Patients with cancer are at an increased risk of tuberculosis. As pleural effusion has great clinical significance in patients with cancer, the differential diagnosis between tuberculous pleural effusion (TPE) and malignant pleural effusion (MPE) is important. However, the predictive factors and treatment outcomes of TPE in patients with cancer have rarely been studied.Materials and Methods
Confirmed TPE cases identified at cancer diagnosis and during anticancer management from 2008-2015 were retrospectively investigated. Patients in the study included coexisting TPE and cancer (n = 20), MPE (n = 40) and TPE without cancer (n = 40). Control groups were patients with MPE, and patients with TPE without cancer. Clinical, laboratory and pleural fluid characteristics were compared among groups. Treatment outcomes were compared between patients with TPE with and without cancer.Results
In the final analysis, serum C-reactive protein (S-CRP) ≥3.0 mg/dL and pleural fluid adenosine deaminase (ADA) ≥40 U/L were independent predictors for identifying TPE in patients with cancer having pleural effusion.
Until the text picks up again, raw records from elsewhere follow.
`src/ccs_pkg.sv`:
```
// constants, field layouts and carrier types for the charger control/status register bank
// assumes a 50 MHz system clock; every other file imports this package whole
package ccs_pkg;

    // clock rate and derived timing
    localparam int unsigned CLK_HZ = 50_000_000;
    localparam int unsigned BATSW_OFF_DELAY_S = 10;
    localparam int unsigned BATSW_OFF_DELAY_CYCLES = BATSW_OFF_DELAY_S * CLK_HZ;

    // target address on the serial bus; value is arbitrary
    localparam logic [6:0] DEV_ADDR_DEFAULT = 7'h2A;

    // register offsets
    localparam logic [7:0] ADDR_MISC_CTRL = 8'h07;
    localparam logic [7:0] ADDR_OP_STATUS = 8'h08;
    localparam logic [7:0] ADDR_FAULT_STATUS = 8'h09;
    localparam logic [7:0] ADDR_SYS_CTRL = 8'h0B;
    localparam int unsigned SYS_CTRL_REG_RESET_BIT = 7;

    // control reset value and the fields that survive a watchdog expiry
    localparam logic [7:0] MISC_CTRL_RST = 8'h4C;
    localparam logic [7:0] MISC_CTRL_WD_KEEP = 8'h2B;

    // input source codes
    localparam logic [2:0] SRC_NONE = 3'h0;
    localparam logic [2:0] SRC_SDP = 3'h1;
    localparam logic [2:0] SRC_ADAPTER = 3'h3;
    localparam logic [2:0] SRC_OTG = 3'h7;

    // charge fault codes
    localparam logic [1:0] CFLT_NORMAL = 2'h0;
    localparam logic [1:0] CFLT_INPUT = 2'h1;
    localparam logic [1:0] CFLT_THERMAL = 2'h2;
    localparam logic [1:0] CFLT_TIMER = 2'h3;

    // thermistor codes
    localparam logic [2:0] NTC_NORMAL = 3'h0;
    localparam logic [2:0] NTC_COLD = 3'h5;
    localparam logic [2:0] NTC_HOT = 3'h6;

    // input voltage limit arithmetic, millivolts
    localparam logic [13:0] IVL_BASE_MV = 14'h0F3C;
    localparam logic [13:0] IVL_STEP_MV = 14'h0064;
    localparam logic [13:0] TRACK_200_MV = 14'h00C8;
    localparam logic [13:0] TRACK_250_MV = 14'h00FA;
    localparam logic [13:0] TRACK_300_MV = 14'h012C;

    // control register layout, bit 7 first
    typedef struct packed {
        logic force_source_detect;
        logic timer_halfrate_enable;
        logic battery_switch_disable;
        logic warm_charge_voltage_select;
        logic battery_switch_off_delay;
        logic battery_switch_reset_enable;
        logic [1:0] input_limit_track_offset;
    } ccs_misc_ctrl_t;

    // live conditions from the charger core, same clock domain
    typedef struct packed {
        logic input_present;
        logic otg_mode;
        logic [2:0] detect_code;
        logic [1:0] charge_phase;
        logic power_good;
        logic thermal_reg;
        logic min_system_reg;
        logic watchdog_expired;
        logic boost_overload;
        logic input_overvoltage;
        logic battery_low;
        logic input_undervoltage;
        logic thermal_shutdown;
        logic safety_expired;
        logic battery_overvoltage;
        logic boost_mode;
        logic [2:0] thermistor;
        logic warm_band;
        logic input_dpm;
        logic jeita_cool;
    } ccs_live_t;

    // serial target states
    typedef enum logic [3:0] {
        ST_IDLE, ST_ADDR, ST_ADDR_ACK, ST_REG, ST_REG_ACK, ST_WR, ST_WR_ACK, ST_RD, ST_RD_ACK
    } ccs_state_t;

endpackage : ccs_pkg

```
`src/ccs_sync2.sv`:
```
// two-flop synchroniser for pin levels entering the system clock domain
// assumes the inputs are slow levels; first stage feeds only the second
`timescale 1ns/100ps
module ccs_sync2 import ccs_pkg::*; #(
    parameter int unsigned W = 1
) (
    input wire logic sys_clk_i,
    input wire logic rst_i,
    input wire logic [W-1:0] async_i,
    output logic [W-1:0] sync_o
);
    logic [W-1:0] meta_r;

    generate
        if (W < 1) begin : g_bad_width
            $error("ccs_sync2 width must be at least one");
        end
    endgenerate

    // two stages, reset high like the pulled-up idle pins, so no false edge follows reset
    always_ff @(posedge sys_clk_i or posedge rst_i) begin
        if (rst_i) begin
            meta_r <= '1;
            sync_o <= '1;
        end else begin
            meta_r <= async_i;
            sync_o <= meta_r;
        end
    end

endmodule : ccs_sync2

```
`src/ccs_off_delay.sv`:
```
// battery switch gate control with optional turn-off delay
// assumes disable and delay select come from the control register, same clock
`timescale 1ns/100ps
module ccs_off_delay import ccs_pkg::*; #(
    parameter int unsigned DELAY_CYCLES = BATSW_OFF_DELAY_CYCLES
) (
    input wire logic sys_clk_i,
    input wire logic rst_i,
    input wire logic disable_i,
    input wire logic delay_sel_i,
    output logic switch_on_o
);
    localparam int unsigned CW = $clog2(DELAY_CYCLES + 1);
    localparam logic [CW-1:0] LAST = CW'(DELAY_CYCLES - 1);
    logic [CW-1:0] cnt_r;

    generate
        if (DELAY_CYCLES < 1) begin : g_bad_delay
            $error("ccs_off_delay needs at least one cycle of delay");
        end
    endgenerate

    // delay counter runs only while a delayed turn-off is pending
    always_ff @(posedge sys_clk_i or posedge rst_i) begin
        if (rst_i) begin
            cnt_r <= '0;
        end else if (!disable_i || !delay_sel_i) begin
            cnt_r <= '0;
        end else if (cnt_r != LAST) begin
            cnt_r <= cnt_r + 1'b1;
        end
    end

    // switch gate: on when allowed, off at once or after the delay
    always_ff @(posedge sys_clk_i or posedge rst_i) begin
        if (rst_i) begin
            switch_on_o <= 1'b1;
        end else if (!disable_i) begin
            switch_on_o <= 1'b1;
        end else if (!delay_sel_i || cnt_r == LAST) begin
            switch_on_o <= 1'b0;
        end
    end
endmodule : ccs_off_delay

```
`src/ccs_regs.sv`:
```
// charger control/status register bank behind a serial two-wire target
// assumes scl/sda and the select pin come from pins; live status comes from logic on sys_clk_i
// Summary of operation
// - detection-force bit resets 0; writing 1 forces source detection.
// - select-pin variant reads detection-force bit as the select pin level.
// - timer half-rate bit (reset 1) halves safety timer during limiting, cool or thermal.
// - switch-disable bit resets 0 allowing switch on; 1 turns it off.
// - delay bit resets 1; 0 turns switch off at once, 1 after ten seconds.
// - warm-band voltage bit 0 caps charge at 4.1V; 1 uses programmed setting.
// - switch reset enable bit resets 1; 0 disables, 1 enables the reset function.
// - applied input limit is register threshold, or with nonzero offset the larger of it and battery plus offset.
// - detection variant reports none, source code from the detector as given, OTG.
// - select-pin variant reports none, SDP for pin high, adapter for low, OTG.
// - charge phase status reports not charging, precharge, fast charge, terminated.
// - thermal bit reads 1 while in thermal regulation.
// - watchdog fault bit reads 1 after the watchdog expired.
// - boost fault reads 1 on overload, input overvoltage or low battery.
// - charge fault code: normal, input fault, thermal shutdown, safety timer.
// - battery fault bit reads 1 on battery overvoltage.
// - buck mode thermistor codes: normal, warm, cool, cold, hot.
// - boost mode thermistor reports only normal, cold or hot.
// - register-reset bit restores defaults, restarts safety timer, then reads 0.
`timescale 1ns/100ps
module ccs_regs import ccs_pkg::*; #(
    parameter bit USE_SELECT_PIN = 1'b0,
    parameter logic [6:0] DEV_ADDR = DEV_ADDR_DEFAULT,
    parameter int unsigned OFF_DELAY_CYCLES = BATSW_OFF_DELAY_CYCLES
) (
    input wire logic sys_clk_i,
    input wire logic rst_i,
    input wire logic scl_i,
    input wire logic sda_i,
    output logic sda_o,
    output logic sda_oe_o,
    input wire logic select_pin_i,
    input wire ccs_live_t live_i,
    input wire logic [3:0] input_voltage_limit_i,
    input wire logic [12:0] battery_mv_i,
    input wire logic safety_tick_i,
    output logic safety_tick_o,
    output logic safety_timer_restart_o,
    output logic force_source_detect_o,
    output logic battery_switch_on_o,
    output logic battery_switch_reset_enable_o,
    output logic warm_voltage_cap_o,
    output logic [13:0] input_voltage_limit_mv_o
);
    ccs_state_t state_r;
    ccs_misc_ctrl_t ctrl_r;
    logic [7:0] op_status_r;
    logic [7:0] fault_status_r;
    logic [2:0] pins_s;
    logic scl_s, sda_s, sel_s, scl_d_r, sda_d_r;
    logic scl_rise, scl_fall, bus_start, bus_stop;
    logic [3:0] bit_cnt_r;
    logic [7:0] shift_r, tx_r, ptr_r;
    logic rw_r, drive_low_r, master_ack_r;
    logic wr_en, reg_rst_pulse, wd_pulse, wd_d_r, slow, half_phase_r;
    logic [13:0] reg_thr_mv, track_mv, track_add;
    logic [2:0] src_code, ntc_code;
    logic [1:0] cflt_code;

    // pin synchronisers for clock, data and select pin
    ccs_sync2 #(.W(3)) u_sync (
        .sys_clk_i(sys_clk_i),
        .rst_i(rst_i),
        .async_i({scl_i, sda_i, select_pin_i}),
        .sync_o(pins_s)
    );
    assign {scl_s, sda_s, sel_s} = pins_s;

    // bus edge and condition detection on synchronised levels
    always_ff @(posedge sys_clk_i or posedge rst_i) begin
        if (rst_i) begin
            scl_d_r <= 1'b1;
            sda_d_r <= 1'b1;
        end else begin
            scl_d_r <= scl_s;
            sda_d_r <= sda_s;
        end
    end
    assign scl_rise = scl_s && !scl_d_r;
    assign scl_fall = !scl_s && scl_d_r;
    assign bus_start = scl_s && scl_d_r && sda_d_r && !sda_s;
    assign bus_stop = scl_s && scl_d_r && !sda_d_r && sda_s;

    // open-drain data: only ever pulls low
    assign sda_o = 1'b0;
    assign sda_oe_o = drive_low_r;

    // read data for a register pointer
    function automatic logic [7:0] read_mux(input logic [7:0] ptr);
        logic [7:0] misc;
        misc = ctrl_r;
        if (USE_SELECT_PIN) begin
            misc[7] = sel_s;
        end
        unique case (ptr)
            ADDR_MISC_CTRL: read_mux = misc;
            ADDR_OP_STATUS: read_mux = op_status_r;
            ADDR_FAULT_STATUS: read_mux = fault_status_r;
            default: read_mux = 8'h00; // register-reset bit reads 0 once done
        endcase
    endfunction : read_mux

    // serial target: address, pointer, write bytes, read bytes
    always_ff @(posedge sys_clk_i or posedge rst_i) begin
        if (rst_i) begin
            state_r <= ST_IDLE;
            bit_cnt_r <= 4'h0;
            shift_r <= 8'h00;
            tx_r <= 8'h00;
            ptr_r <= 8'h00;
            rw_r <= 1'b0;
            drive_low_r <= 1'b0;
            master_ack_r <= 1'b0;
        end else if (bus_stop) begin
            state_r <= ST_IDLE;
            drive_low_r <= 1'b0;
        end else if (bus_start) begin
            state_r <= ST_ADDR;
            bit_cnt_r <= 4'h0;
            drive_low_r <= 1'b0;
        end else if (scl_rise) begin
            unique case (state_r)
                ST_ADDR, ST_REG, ST_WR: begin
                    shift_r <= {shift_r[6:0], sda_s};
                    bit_cnt_r <= bit_cnt_r + 4'h1;
                end
                ST_RD_ACK: master_ack_r <= !sda_s;
                default: begin
                end
            endcase
        end else if (scl_fall) begin
            unique case (state_r)
                ST_IDLE: begin
                end
                ST_ADDR: begin
                    if (bit_cnt_r == 4'h8) begin
                        if (shift_r[7:1] == DEV_ADDR) begin
                            state_r <= ST_ADDR_ACK;
                            rw_r <= shift_r[0];
                            drive_low_r <= 1'b1;
                        end else begin
                            state_r <= ST_IDLE;
                        end
                    end
                end
                ST_ADDR_ACK: begin
                    bit_cnt_r <= 4'h0;
                    if (rw_r) begin
                        state_r <= ST_RD;
                        tx_r <= read_mux(ptr_r);
                        drive_low_r <= read_mux(ptr_r) < 8'h80; // pull low for a zero msb
                    end else begin
                        state_r <= ST_REG;
                        drive_low_r <= 1'b0;
                    end
                end
                ST_REG: begin
                    if (bit_cnt_r == 4'h8) begin
                        state_r <= ST_REG_ACK;
                        ptr_r <= shift_r;
                        drive_low_r <= 1'b1;
                    end
                end
                ST_WR: begin
                    if (bit_cnt_r == 4'h8) begin
                        state_r <= ST_WR_ACK;
                        drive_low_r <= 1'b1;
                    end
                end
                ST_REG_ACK, ST_WR_ACK: begin
                    if (state_r == ST_WR_ACK) begin
                        ptr_r <= ptr_r + 8'h01;
                    end
                    state_r <= ST_WR;
                    bit_cnt_r <= 4'h0;
                    drive_low_r <= 1'b0;
                end
                ST_RD: begin
                    if (bit_cnt_r == 4'h7) begin
                        state_r <= ST_RD_ACK;
                        ptr_r <= ptr_r + 8'h01;
                        drive_low_r <= 1'b0;
                    end else begin
                        tx_r <= {tx_r[6:0], 1'b0};
                        drive_low_r <= !tx_r[6];
                        bit_cnt_r <= bit_cnt_r + 4'h1;
                    end
                end
                ST_RD_ACK: begin
                    bit_cnt_r <= 4'h0;
                    if (master_ack_r) begin
                        state_r <= ST_RD;
                        tx_r <= read_mux(ptr_r);
                        drive_low_r <= read_mux(ptr_r) < 8'h80;
                    end else begin
                        state_r <= ST_IDLE;
                    end
                end
            endcase
        end
    end

    // byte write lands as the eighth bit closes; status offsets take no write
    assign wr_en = scl_fall && !bus_stop && !bus_start && state_r == ST_WR
        && bit_cnt_r == 4'h8;
    assign reg_rst_pulse = wr_en && ptr_r == ADDR_SYS_CTRL
        && shift_r[SYS_CTRL_REG_RESET_BIT];
    assign wd_pulse = live_i.watchdog_expired && !wd_d_r;

    // watchdog expiry edge
    always_ff @(posedge sys_clk_i or posedge rst_i) begin
        if (rst_i) begin
            wd_d_r <= 1'b0;
        end else begin
            wd_d_r <= live_i.watchdog_expired;
        end
    end

    // control register: reset, watchdog restore, host write
    always_ff @(posedge sys_clk_i or posedge rst_i) begin
        if (rst_i) begin
            ctrl_r <= MISC_CTRL_RST;
        end else if (reg_rst_pulse) begin
            ctrl_r <= MISC_CTRL_RST;
        end else if (wd_pulse) begin
            ctrl_r <= (ctrl_r & MISC_CTRL_WD_KEEP) | (MISC_CTRL_RST & ~MISC_CTRL_WD_KEEP);
        end else if (wr_en && ptr_r == ADDR_MISC_CTRL) begin
            ctrl_r <= shift_r;
        end
    end

    // safety timer restart strobe
    always_ff @(posedge sys_clk_i or posedge rst_i) begin
        if (rst_i) begin
            safety_timer_restart_o <= 1'b0;
        end else begin
            safety_timer_restart_o <= reg_rst_pulse;
        end
    end

    // status encoding from live conditions
    always_comb begin
        if (live_i.otg_mode) begin
            src_code = SRC_OTG;
        end else if (!live_i.input_present) begin
            src_code = SRC_NONE;
        end else if (USE_SELECT_PIN) begin
            src_code = sel_s ? SRC_SDP : SRC_ADAPTER;
        end else begin
            src_code = live_i.detect_code;
        end
        if (live_i.thermal_shutdown) begin
            cflt_code = CFLT_THERMAL;
        end else if (live_i.input_overvoltage || live_i.input_undervoltage) begin
            cflt_code = CFLT_INPUT;
        end else if (live_i.safety_expired) begin
            cflt_code = CFLT_TIMER;
        end else begin
            cflt_code = CFLT_NORMAL;
        end
        ntc_code = live_i.thermistor;
        if (live_i.boost_mode && live_i.thermistor != NTC_COLD
            && live_i.thermistor != NTC_HOT) begin
            ntc_code = NTC_NORMAL;
        end
    end

    // read-only status registers refreshed every cycle
    always_ff @(posedge sys_clk_i or posedge rst_i) begin
        if (rst_i) begin
            op_status_r <= 8'h00;
            fault_status_r <= 8'h00;
        end else begin
            op_status_r <= {src_code, live_i.charge_phase, live_i.power_good,
                live_i.thermal_reg, live_i.min_system_reg};
            fault_status_r <= {live_i.watchdog_expired,
                live_i.boost_overload || live_i.input_overvoltage || live_i.battery_low,
                cflt_code, live_i.battery_overvoltage, ntc_code};
        end
    end

    // safety timer tick passes every other tick while slowed
    assign slow = ctrl_r.timer_halfrate_enable && (live_i.input_dpm || live_i.jeita_cool
        || live_i.thermal_reg);
    always_ff @(posedge sys_clk_i or posedge rst_i) begin
        if (rst_i) begin
            half_phase_r <= 1'b0;
            safety_tick_o <= 1'b0;
        end else begin
            if (safety_tick_i && slow) begin
                half_phase_r <= !half_phase_r;
            end
            safety_tick_o <= safety_tick_i && (!slow || half_phase_r);
        end
    end

    // input voltage limit with battery tracking
    always_comb begin
        unique case (ctrl_r.input_limit_track_offset)
            2'h1: track_add = TRACK_200_MV;
            2'h2: track_add = TRACK_250_MV;
            2'h3: track_add = TRACK_300_MV;
            default: track_add = 14'h0000;
        endcase
        reg_thr_mv = 14'(IVL_BASE_MV + 14'(IVL_STEP_MV * {10'h000, input_voltage_limit_i}));
        track_mv = 14'({1'b0, battery_mv_i} + track_add);
    end

    // applied limit and plain control outputs
    always_ff @(posedge sys_clk_i or posedge rst_i) begin
        if (rst_i) begin
            input_voltage_limit_mv_o <= IVL_BASE_MV;
            warm_voltage_cap_o <= 1'b0;
        end else begin
            if (ctrl_r.input_limit_track_offset != 2'h0 && track_mv > reg_thr_mv) begin
                input_voltage_limit_mv_o <= track_mv;
            end else begin
                input_voltage_limit_mv_o <= reg_thr_mv;
            end
            warm_voltage_cap_o <= live_i.warm_band && !ctrl_r.warm_charge_voltage_select;
        end
    end
    assign force_source_detect_o = ctrl_r.force_source_detect;
    assign battery_switch_reset_enable_o = ctrl_r.battery_switch_reset_enable;

    // battery switch gate with turn-off delay
    ccs_off_delay #(.DELAY_CYCLES(OFF_DELAY_CYCLES)) u_off_delay (
        .sys_clk_i(sys_clk_i),
        .rst_i(rst_i),
        .disable_i(ctrl_r.battery_switch_disable),
        .delay_sel_i(ctrl_r.battery_switch_off_delay),
        .switch_on_o(battery_switch_on_o)
    );
endmodule : ccs_regs

```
The combination of S-CRP with pleural fluid ADA using an “or” rule achieved a sensitivity of 100%, whereas both parameters combined in an “and” rule had a specificity of 98%. Treatment outcomes were not different between the TPE groups with and without cancer.Conclusions
S-CRP and pleural fluid ADA levels may be helpful for predicting TPE in patients with cancer with pleural effusion. The combination of these biomarkers provides better information for distinguishing between TPE and MPE in these patients. Treatment outcomes of TPE in patients with cancer are comparable to those in patients without cancer.